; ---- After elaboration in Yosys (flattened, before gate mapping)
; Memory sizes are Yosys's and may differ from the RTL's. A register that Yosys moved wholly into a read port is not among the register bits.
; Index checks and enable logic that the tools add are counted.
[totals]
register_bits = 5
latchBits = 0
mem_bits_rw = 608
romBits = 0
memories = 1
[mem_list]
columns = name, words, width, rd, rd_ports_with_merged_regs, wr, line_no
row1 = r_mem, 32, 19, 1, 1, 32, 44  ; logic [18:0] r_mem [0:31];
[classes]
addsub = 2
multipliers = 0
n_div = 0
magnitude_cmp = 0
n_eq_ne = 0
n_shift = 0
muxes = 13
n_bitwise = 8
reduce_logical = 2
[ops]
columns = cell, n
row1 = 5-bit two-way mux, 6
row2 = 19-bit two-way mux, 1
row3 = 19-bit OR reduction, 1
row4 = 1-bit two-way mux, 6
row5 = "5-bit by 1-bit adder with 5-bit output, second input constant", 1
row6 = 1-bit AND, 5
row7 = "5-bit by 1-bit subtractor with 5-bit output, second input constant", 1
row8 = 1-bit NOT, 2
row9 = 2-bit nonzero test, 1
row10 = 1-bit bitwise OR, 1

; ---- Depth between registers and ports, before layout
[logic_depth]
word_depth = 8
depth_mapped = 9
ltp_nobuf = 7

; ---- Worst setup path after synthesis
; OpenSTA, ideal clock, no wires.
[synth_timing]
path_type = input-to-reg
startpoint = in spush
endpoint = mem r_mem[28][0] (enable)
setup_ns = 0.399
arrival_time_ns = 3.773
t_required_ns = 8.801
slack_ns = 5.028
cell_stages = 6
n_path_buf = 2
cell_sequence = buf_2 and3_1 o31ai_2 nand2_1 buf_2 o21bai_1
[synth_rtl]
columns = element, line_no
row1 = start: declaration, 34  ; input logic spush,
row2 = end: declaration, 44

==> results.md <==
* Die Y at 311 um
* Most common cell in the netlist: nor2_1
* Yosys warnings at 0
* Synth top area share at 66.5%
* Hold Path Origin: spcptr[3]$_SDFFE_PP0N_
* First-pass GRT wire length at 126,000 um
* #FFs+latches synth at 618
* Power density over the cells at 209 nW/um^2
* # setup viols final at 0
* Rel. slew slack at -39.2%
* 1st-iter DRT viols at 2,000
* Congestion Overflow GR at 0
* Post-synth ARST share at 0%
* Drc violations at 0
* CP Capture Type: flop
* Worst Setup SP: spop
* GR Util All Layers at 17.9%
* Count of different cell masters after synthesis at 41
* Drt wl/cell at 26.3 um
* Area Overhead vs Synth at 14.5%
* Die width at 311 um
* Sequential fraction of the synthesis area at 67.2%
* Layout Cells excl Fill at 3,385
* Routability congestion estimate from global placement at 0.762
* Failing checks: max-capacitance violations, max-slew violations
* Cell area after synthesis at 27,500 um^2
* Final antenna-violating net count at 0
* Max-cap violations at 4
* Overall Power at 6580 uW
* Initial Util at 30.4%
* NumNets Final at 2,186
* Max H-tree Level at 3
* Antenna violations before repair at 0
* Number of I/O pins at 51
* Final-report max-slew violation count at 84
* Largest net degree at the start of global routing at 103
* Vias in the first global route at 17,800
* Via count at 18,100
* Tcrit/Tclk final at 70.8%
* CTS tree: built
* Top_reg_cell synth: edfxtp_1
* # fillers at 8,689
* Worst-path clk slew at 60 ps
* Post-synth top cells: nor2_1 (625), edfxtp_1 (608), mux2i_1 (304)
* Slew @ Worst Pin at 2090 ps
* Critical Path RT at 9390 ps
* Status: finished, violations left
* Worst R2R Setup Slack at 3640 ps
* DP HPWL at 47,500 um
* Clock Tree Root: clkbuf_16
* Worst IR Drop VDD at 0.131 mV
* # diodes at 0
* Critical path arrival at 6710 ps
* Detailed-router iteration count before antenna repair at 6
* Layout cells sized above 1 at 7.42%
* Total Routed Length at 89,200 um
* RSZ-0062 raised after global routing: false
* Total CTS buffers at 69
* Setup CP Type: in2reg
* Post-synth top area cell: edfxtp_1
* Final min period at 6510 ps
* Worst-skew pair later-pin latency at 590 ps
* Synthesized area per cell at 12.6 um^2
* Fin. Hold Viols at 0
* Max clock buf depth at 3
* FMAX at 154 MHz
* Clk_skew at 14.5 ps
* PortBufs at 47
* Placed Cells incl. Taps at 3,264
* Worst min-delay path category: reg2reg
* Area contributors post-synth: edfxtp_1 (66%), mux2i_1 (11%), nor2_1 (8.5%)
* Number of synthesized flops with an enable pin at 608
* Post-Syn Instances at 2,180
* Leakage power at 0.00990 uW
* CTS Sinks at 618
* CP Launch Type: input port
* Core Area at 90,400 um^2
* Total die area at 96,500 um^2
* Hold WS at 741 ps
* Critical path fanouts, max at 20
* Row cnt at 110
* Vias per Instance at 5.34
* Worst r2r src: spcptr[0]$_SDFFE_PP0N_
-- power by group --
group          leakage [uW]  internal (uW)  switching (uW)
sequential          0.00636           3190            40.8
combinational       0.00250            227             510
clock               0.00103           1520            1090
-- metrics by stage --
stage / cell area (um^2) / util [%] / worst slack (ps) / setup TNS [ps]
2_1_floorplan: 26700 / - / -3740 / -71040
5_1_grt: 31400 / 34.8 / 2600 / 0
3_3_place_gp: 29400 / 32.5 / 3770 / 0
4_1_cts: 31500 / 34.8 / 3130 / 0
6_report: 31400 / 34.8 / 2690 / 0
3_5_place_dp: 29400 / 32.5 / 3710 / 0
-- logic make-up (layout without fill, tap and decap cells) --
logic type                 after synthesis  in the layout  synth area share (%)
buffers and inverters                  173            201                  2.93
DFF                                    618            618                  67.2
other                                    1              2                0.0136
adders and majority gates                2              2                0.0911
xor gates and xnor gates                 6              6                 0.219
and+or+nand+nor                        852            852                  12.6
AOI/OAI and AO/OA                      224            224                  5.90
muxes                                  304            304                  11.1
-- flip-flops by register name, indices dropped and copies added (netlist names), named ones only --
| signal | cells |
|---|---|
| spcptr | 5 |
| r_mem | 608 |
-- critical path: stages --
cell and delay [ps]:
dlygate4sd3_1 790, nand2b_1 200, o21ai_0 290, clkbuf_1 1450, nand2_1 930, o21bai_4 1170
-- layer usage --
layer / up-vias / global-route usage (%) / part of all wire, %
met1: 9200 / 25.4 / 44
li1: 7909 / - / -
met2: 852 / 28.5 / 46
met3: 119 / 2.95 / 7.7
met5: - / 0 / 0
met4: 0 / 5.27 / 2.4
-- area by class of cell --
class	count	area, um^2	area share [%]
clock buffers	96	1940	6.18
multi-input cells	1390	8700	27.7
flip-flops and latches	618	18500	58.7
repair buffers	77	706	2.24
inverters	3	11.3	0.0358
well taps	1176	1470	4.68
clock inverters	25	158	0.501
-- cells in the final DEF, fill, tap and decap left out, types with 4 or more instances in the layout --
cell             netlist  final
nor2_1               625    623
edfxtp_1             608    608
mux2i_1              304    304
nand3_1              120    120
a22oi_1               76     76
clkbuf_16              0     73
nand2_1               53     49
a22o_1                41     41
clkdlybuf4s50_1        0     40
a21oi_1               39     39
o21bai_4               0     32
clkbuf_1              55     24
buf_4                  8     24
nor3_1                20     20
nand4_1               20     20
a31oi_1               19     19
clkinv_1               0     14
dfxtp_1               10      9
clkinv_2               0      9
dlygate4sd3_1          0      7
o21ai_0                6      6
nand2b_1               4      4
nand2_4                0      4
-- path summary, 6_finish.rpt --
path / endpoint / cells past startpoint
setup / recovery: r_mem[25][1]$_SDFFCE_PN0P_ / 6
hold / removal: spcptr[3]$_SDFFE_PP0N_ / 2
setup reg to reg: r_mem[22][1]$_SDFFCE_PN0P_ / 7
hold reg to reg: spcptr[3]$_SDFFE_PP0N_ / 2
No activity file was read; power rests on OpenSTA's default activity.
`src/rtl/muldiv_if.sv`:
```
// EX-stage request/response bundle for muldiv_unit: operands and op in, busy/done and HI/LO out.
interface muldiv_if #(
    parameter int WIDTH = 32
);
    logic             start;
    logic [2:0]       op;
    logic [WIDTH-1:0] a;
    logic [WIDTH-1:0] b;
    logic             flush;
    logic             busy;
    logic             done;
    logic [WIDTH-1:0] hi;
    logic [WIDTH-1:0] lo;

    modport master (output start, op, a, b, flush, input busy, done, hi, lo);
    modport slave  (input start, op, a, b, flush, output busy, done, hi, lo);
endinterface

```
`src/rtl/muldiv_unit.sv`:
```
// Iterative MULT/MULTU/DIV/DIVU unit with MTHI/MTLO; owns the HI/LO registers.
// Define MULDIV_DIV_EN to build the restoring divider; without it DIV/DIVU are nops.
module muldiv_unit #(
    parameter int               WIDTH    = 32,
    parameter logic [WIDTH-1:0] HILO_RST = '0
) (
    input logic     clk,
    input logic     rst,
    muldiv_if.slave bus
);
    localparam int CW = $clog2(WIDTH);

    localparam logic [2:0] OP_MULT = 3'd0;
    localparam logic [2:0] OP_DIV  = 3'd2;
    localparam logic [2:0] OP_MTHI = 3'd4;
    localparam logic [2:0] OP_MTLO = 3'd5;

    typedef enum logic [1:0] {IDLE, RUN, FIX} state_t;

    state_t             state;
    logic [CW-1:0]      count;
    logic [2*WIDTH-1:0] acc;      // mul: {partial product, multiplier}; div: low half is dividend/quotient
    logic [WIDTH-1:0]   opnd;     // multiplicand or divisor magnitude
    logic               q_neg;
    logic               busy_q;
    logic               done_q;
    logic [WIDTH-1:0]   hi_q;
    logic [WIDTH-1:0]   lo_q;

    logic               signed_op;
    logic               accept_op;
    logic [WIDTH-1:0]   abs_a;
    logic [WIDTH-1:0]   abs_b;
    logic [WIDTH:0]     mul_sum;
    logic [2*WIDTH-1:0] mul_next;
    logic [2*WIDTH-1:0] prod;

`ifdef MULDIV_DIV_EN
    logic               is_div;
    logic               r_neg;
    logic [WIDTH-1:0]   rem;
    logic [WIDTH:0]     rem_shift;
    logic [WIDTH:0]     rem_trial;
    logic [WIDTH-1:0]   quot_res;
    logic [WIDTH-1:0]   rem_res;
`endif

    assign bus.busy = busy_q;
    assign bus.done = done_q;
    assign bus.hi   = hi_q;
    assign bus.lo   = lo_q;

    // NOTE: every always_comb output gets a default first so no path can infer a latch.
    always_comb begin
        signed_op = (bus.op == OP_MULT) || (bus.op == OP_DIV);
`ifdef MULDIV_DIV_EN
        accept_op = (bus.op[2] == 1'b0);
`else
        accept_op = (bus.op[2:1] == 2'b00);
`endif
        abs_a    = (signed_op && bus.a[WIDTH-1]) ? -bus.a : bus.a;
        abs_b    = (signed_op && bus.b[WIDTH-1]) ? -bus.b : bus.b;
        mul_sum  = {1'b0, acc[2*WIDTH-1:WIDTH]} + (acc[0] ? {1'b0, opnd} : '0);
        mul_next = {mul_sum, acc[WIDTH-1:1]};
        prod     = q_neg ? -acc : acc;
`ifdef MULDIV_DIV_EN
        // Partial remainder is one bit wider so the trial subtraction's sign is its MSB.
        rem_shift = {rem, acc[WIDTH-1]};
        rem_trial = rem_shift - {1'b0, opnd};
        quot_res  = q_neg ? -acc[WIDTH-1:0] : acc[WIDTH-1:0];
        rem_res   = r_neg ? -rem : rem;
`endif
    end

    // NOTE: all state here is clocked, so it uses non-blocking assignments only.
    always_ff @(posedge clk or posedge rst) begin
        if (rst) begin
            // NOTE: datapath registers are reset too; they are plain flops, not a memory array.
            state  <= IDLE;
            count  <= '0;
            acc    <= '0;
            opnd   <= '0;
            q_neg  <= 1'b0;
            busy_q <= 1'b0;
            done_q <= 1'b0;
            hi_q   <= HILO_RST;
            lo_q   <= HILO_RST;
`ifdef MULDIV_DIV_EN
            is_div <= 1'b0;
            r_neg  <= 1'b0;
            rem    <= '0;
`endif
        end else begin
            done_q <= 1'b0;
            case (state)
                IDLE: begin
                    if (bus.start && !bus.flush) begin
                        if (accept_op) begin
                            state  <= RUN;
                            busy_q <= 1'b1;
                            count  <= '0;
                            opnd   <= abs_b;
                            acc    <= {{WIDTH{1'b0}}, abs_a};
                            // A zero divisor keeps the all-ones quotient un-negated.
                            q_neg  <= signed_op && (bus.a[WIDTH-1] ^ bus.b[WIDTH-1]) && (|bus.b);
`ifdef MULDIV_DIV_EN
                            is_div <= bus.op[1];
                            r_neg  <= signed_op && bus.a[WIDTH-1];
                            rem    <= '0;
`endif
                        end else if (bus.op == OP_MTHI) begin
                            hi_q <= bus.a;
                        end else if (bus.op == OP_MTLO) begin
                            lo_q <= bus.a;
                        end
                    end
                end
                RUN: begin
                    if (bus.flush) begin
                        state  <= IDLE;
                        busy_q <= 1'b0;
                    end else begin
                        count <= count + CW'(1);
`ifdef MULDIV_DIV_EN
                        if (is_div) begin
                            if (!rem_trial[WIDTH]) begin
                                rem               <= rem_trial[WIDTH-1:0];
                                acc[WIDTH-1:0]    <= {acc[WIDTH-2:0], 1'b1};
                            end else begin
                                rem               <= rem_shift[WIDTH-1:0];
                                acc[WIDTH-1:0]    <= {acc[WIDTH-2:0], 1'b0};
                            end
                        end else
`endif
                        acc <= mul_next;
                        if (count == CW'(WIDTH - 1)) state <= FIX;
                    end
                end
                FIX: begin
                    state  <= IDLE;
                    busy_q <= 1'b0;
                    if (!bus.flush) begin
                        done_q <= 1'b1;
`ifdef MULDIV_DIV_EN
                        if (is_div) begin
                            hi_q <= rem_res;
                            lo_q <= quot_res;
                        end else
`endif
                        {hi_q, lo_q} <= prod;
                    end
                end
                default: begin
                    state  <= IDLE;
                    busy_q <= 1'b0;
                end
            endcase
        end
    end
endmodule
```
`src/flat_wrapper.sv`:
```
// flat-port wrapper written by rule: the top's interface ports become plain ports
module muldiv_unit_flat 
#(
    parameter int               WIDTH    = 32,
    parameter logic [WIDTH-1:0] HILO_RST = '0
)
  (clk, rst, bus_start, bus_op, bus_a, bus_b, bus_flush, bus_busy, bus_done, bus_hi, bus_lo);
  muldiv_if #(.WIDTH(WIDTH)) bus_i ();
  input logic clk;
  input logic rst;
  input wire logic [$bits(bus_i.start)-1:0] bus_start;
  input wire logic [$bits(bus_i.op)-1:0] bus_op;
  input wire logic [$bits(bus_i.a)-1:0] bus_a;
  input wire logic [$bits(bus_i.b)-1:0] bus_b;
  input wire logic [$bits(bus_i.flush)-1:0] bus_flush;
  output wire logic [$bits(bus_i.busy)-1:0] bus_busy;
  output wire logic [$bits(bus_i.done)-1:0] bus_done;
  output wire logic [$bits(bus_i.hi)-1:0] bus_hi;
  output wire logic [$bits(bus_i.lo)-1:0] bus_lo;
  assign bus_i.start = bus_start;
  assign bus_i.op = bus_op;
  assign bus_i.a = bus_a;
  assign bus_i.b = bus_b;
  assign bus_i.flush = bus_flush;
  assign bus_busy = bus_i.busy;
  assign bus_done = bus_i.done;
  assign bus_hi = bus_i.hi;
  assign bus_lo = bus_i.lo;
  muldiv_unit #(.WIDTH(WIDTH), .HILO_RST(HILO_RST)) u_core (.clk(clk), .rst(rst), .bus(bus_i));
endmodule
```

*-*-*

--- What to work on ---
Gather every line from the listing above in which "share" appears, and copy those lines.

--- Task answer ---
* Synth top area share at 66.5%
* Post-synth ARST share at 0%
logic type                 after synthesis  in the layout  synth area share (%)
class	count	area, um^2	area share [%]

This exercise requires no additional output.